- Task brief -
From the first line of the entries below to the line with "# with a plain", give each line again exactly.

- Records for the exercise -
· · · · · · ·
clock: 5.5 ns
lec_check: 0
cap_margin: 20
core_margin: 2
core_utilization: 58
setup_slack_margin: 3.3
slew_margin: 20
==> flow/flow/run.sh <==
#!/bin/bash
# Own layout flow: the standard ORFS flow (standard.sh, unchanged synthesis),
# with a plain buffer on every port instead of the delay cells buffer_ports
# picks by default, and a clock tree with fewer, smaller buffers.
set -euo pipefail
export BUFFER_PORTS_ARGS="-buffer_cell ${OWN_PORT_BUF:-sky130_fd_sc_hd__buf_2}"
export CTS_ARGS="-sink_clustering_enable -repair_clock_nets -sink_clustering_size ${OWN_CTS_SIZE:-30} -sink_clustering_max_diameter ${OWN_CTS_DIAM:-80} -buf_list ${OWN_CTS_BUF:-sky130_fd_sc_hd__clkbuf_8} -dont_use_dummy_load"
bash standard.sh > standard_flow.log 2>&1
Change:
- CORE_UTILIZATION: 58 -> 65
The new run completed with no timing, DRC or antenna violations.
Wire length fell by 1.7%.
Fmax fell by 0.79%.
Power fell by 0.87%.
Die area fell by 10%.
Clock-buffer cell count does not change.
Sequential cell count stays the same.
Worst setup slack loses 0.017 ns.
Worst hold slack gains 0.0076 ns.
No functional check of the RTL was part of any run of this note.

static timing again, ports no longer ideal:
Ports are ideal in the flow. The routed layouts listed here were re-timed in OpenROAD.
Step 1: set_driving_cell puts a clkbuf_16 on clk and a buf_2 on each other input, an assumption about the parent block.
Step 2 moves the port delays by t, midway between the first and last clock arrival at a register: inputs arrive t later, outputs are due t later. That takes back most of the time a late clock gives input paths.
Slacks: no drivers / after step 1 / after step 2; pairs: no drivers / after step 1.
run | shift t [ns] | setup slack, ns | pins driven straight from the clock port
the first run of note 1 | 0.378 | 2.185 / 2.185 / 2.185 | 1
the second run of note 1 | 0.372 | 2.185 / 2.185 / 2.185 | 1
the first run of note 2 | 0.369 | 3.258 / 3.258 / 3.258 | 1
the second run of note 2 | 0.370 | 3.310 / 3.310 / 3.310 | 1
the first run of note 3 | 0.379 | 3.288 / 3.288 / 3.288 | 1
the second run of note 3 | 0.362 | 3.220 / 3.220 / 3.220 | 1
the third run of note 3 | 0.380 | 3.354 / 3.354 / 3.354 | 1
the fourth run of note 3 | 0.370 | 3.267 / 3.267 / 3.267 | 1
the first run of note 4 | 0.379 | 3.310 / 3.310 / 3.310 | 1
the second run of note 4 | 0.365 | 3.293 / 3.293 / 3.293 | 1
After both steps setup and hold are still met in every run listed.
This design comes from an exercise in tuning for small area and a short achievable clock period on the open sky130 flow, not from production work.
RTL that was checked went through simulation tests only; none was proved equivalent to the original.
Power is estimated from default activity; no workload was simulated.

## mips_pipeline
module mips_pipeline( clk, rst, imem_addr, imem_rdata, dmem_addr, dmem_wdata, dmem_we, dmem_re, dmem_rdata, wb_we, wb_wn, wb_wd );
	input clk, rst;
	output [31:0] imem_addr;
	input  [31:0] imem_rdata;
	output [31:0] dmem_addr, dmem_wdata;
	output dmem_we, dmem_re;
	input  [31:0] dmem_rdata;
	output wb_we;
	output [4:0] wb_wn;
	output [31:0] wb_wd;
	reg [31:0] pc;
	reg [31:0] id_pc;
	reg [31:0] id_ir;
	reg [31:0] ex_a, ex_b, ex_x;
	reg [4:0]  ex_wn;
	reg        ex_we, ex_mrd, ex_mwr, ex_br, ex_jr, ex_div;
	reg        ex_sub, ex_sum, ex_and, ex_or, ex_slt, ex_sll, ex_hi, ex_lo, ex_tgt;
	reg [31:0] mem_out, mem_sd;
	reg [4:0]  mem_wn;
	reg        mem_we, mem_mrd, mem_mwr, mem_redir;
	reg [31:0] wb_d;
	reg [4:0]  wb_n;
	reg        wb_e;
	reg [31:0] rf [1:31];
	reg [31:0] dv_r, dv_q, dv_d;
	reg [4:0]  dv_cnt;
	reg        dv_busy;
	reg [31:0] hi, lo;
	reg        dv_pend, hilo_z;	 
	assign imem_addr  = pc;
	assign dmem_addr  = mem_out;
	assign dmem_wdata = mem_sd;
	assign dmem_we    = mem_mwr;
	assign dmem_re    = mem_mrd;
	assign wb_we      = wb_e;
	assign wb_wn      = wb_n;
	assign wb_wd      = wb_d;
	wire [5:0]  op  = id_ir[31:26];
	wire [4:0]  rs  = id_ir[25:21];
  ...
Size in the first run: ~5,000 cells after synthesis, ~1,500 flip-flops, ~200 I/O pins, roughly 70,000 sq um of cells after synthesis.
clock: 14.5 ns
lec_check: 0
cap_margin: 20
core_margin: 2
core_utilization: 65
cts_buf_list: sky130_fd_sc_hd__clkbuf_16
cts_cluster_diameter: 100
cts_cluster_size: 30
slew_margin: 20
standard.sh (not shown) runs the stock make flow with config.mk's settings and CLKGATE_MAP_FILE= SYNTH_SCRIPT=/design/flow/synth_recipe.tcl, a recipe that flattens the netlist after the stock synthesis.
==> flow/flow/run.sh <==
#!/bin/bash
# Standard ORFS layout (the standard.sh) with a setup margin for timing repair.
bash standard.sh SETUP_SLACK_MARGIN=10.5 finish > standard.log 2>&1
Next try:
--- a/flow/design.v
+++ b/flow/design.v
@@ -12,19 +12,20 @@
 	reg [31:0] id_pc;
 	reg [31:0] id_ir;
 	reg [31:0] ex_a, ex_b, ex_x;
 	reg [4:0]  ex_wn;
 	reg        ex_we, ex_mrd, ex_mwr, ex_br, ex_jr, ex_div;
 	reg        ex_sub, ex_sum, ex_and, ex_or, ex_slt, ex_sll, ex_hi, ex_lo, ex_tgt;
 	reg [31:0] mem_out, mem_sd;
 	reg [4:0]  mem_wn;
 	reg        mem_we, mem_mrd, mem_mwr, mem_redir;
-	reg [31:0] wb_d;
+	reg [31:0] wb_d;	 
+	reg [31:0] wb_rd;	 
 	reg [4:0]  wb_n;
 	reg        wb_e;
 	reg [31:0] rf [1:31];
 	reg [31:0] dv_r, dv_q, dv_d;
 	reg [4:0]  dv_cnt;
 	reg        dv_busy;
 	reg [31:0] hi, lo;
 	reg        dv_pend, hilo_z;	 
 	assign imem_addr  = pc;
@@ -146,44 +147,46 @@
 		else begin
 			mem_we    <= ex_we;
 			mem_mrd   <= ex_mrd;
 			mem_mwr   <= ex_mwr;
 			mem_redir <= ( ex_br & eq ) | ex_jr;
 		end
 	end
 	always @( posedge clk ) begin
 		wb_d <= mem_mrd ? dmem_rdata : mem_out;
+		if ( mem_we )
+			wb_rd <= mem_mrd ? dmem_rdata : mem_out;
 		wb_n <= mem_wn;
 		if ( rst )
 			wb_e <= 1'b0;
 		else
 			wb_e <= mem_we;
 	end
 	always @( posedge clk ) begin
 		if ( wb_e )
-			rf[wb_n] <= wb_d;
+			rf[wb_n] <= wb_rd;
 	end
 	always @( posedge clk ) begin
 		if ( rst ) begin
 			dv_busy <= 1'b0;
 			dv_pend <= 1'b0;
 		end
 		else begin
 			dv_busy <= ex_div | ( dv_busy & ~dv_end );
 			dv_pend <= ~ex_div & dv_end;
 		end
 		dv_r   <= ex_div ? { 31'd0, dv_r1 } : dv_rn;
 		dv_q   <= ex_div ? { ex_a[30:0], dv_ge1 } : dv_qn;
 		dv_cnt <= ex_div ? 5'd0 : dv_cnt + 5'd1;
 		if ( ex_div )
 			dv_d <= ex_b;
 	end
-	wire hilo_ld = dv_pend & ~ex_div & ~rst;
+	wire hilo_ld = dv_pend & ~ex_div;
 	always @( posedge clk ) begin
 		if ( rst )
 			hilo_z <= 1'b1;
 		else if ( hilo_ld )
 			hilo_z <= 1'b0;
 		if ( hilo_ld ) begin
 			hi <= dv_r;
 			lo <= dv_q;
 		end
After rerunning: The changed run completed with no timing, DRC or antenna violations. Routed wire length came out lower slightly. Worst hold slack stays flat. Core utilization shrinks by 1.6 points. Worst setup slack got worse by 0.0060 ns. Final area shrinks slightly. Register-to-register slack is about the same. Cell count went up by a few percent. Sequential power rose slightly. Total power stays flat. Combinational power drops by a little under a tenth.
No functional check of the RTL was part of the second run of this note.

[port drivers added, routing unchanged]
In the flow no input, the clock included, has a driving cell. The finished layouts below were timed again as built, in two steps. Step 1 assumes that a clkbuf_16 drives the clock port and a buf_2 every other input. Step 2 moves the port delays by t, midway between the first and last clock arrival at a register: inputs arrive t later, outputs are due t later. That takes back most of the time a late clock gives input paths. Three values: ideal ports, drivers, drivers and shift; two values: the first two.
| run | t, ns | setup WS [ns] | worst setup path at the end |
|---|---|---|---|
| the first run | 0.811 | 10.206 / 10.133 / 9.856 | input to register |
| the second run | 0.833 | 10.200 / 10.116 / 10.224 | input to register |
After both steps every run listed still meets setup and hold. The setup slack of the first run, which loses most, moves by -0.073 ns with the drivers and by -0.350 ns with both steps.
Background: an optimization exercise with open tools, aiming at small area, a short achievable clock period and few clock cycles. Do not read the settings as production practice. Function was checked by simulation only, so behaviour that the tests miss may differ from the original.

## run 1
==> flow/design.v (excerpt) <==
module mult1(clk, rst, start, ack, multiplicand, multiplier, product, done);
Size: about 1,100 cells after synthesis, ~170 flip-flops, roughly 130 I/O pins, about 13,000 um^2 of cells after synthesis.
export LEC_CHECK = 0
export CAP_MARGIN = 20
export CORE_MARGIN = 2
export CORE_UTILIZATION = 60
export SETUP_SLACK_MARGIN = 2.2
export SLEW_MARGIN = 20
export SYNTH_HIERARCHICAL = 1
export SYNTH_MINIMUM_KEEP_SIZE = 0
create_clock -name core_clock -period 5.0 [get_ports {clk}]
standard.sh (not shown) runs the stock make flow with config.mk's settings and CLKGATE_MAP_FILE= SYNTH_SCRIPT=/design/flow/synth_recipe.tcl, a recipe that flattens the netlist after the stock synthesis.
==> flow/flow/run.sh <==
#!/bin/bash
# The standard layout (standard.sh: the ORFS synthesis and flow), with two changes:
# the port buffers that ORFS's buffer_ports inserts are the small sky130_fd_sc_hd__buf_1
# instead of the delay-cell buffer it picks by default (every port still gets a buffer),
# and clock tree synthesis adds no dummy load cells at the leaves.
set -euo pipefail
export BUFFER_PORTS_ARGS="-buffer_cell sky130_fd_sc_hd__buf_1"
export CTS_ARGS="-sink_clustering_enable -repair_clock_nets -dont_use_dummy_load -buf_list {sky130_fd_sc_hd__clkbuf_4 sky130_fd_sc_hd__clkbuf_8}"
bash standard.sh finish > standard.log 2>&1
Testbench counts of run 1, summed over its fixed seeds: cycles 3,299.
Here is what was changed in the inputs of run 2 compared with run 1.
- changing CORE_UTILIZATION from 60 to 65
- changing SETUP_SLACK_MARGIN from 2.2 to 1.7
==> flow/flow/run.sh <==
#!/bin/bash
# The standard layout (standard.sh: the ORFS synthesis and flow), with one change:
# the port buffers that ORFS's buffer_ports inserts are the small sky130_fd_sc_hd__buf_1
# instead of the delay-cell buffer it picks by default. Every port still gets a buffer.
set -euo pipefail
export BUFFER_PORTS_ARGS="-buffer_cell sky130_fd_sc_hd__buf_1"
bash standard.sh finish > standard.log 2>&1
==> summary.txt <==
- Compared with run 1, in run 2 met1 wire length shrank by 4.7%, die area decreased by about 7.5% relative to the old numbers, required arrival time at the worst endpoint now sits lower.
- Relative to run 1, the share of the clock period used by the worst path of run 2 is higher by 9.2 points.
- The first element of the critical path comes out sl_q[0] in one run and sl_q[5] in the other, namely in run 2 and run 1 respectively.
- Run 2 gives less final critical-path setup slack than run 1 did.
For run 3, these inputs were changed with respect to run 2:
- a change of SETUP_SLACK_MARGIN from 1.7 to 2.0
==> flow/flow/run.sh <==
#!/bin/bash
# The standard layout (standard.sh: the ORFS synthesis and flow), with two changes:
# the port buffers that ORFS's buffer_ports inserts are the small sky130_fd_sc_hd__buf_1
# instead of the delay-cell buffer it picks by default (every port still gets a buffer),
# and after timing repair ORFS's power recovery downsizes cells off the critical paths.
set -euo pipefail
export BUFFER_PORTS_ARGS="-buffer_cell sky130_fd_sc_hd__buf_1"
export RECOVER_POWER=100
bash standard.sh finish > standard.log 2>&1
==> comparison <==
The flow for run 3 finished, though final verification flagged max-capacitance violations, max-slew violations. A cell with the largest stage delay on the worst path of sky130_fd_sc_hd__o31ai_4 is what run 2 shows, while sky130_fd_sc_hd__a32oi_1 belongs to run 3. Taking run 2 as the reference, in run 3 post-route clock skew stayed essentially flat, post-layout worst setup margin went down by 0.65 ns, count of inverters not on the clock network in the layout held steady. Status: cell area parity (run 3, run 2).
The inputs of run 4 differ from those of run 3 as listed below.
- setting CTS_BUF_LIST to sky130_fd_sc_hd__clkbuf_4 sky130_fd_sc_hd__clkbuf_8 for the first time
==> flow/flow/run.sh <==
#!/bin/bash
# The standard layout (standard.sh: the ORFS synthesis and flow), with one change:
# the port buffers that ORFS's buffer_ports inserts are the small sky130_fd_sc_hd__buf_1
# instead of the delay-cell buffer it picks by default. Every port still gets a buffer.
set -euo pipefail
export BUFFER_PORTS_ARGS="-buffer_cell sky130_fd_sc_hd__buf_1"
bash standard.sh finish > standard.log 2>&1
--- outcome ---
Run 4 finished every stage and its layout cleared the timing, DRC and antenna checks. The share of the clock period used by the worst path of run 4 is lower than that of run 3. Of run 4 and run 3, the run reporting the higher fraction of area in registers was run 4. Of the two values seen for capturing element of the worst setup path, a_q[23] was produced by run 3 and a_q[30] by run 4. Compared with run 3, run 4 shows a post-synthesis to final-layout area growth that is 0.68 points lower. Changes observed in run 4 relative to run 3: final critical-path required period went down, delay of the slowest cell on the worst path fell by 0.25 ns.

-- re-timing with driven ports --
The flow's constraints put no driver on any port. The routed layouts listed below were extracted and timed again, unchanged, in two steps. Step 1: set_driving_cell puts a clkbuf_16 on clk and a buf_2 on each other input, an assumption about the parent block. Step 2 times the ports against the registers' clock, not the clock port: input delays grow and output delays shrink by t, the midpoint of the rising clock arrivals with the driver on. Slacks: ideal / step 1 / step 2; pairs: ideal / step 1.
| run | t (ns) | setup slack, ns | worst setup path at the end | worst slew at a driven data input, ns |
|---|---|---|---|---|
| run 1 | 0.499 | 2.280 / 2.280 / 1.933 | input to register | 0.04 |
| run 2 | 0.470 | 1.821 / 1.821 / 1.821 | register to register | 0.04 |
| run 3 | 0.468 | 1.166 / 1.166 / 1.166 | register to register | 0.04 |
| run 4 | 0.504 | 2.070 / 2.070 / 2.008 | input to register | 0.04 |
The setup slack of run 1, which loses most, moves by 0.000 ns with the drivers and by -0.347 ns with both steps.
· · · · · · ·
- Your solution -
clock: 5.5 ns
lec_check: 0
cap_margin: 20
core_margin: 2
core_utilization: 58
setup_slack_margin: 3.3
slew_margin: 20
==> flow/flow/run.sh <==
#!/bin/bash
# Own layout flow: the standard ORFS flow (standard.sh, unchanged synthesis),
# with a plain buffer on every port instead of the delay cells buffer_ports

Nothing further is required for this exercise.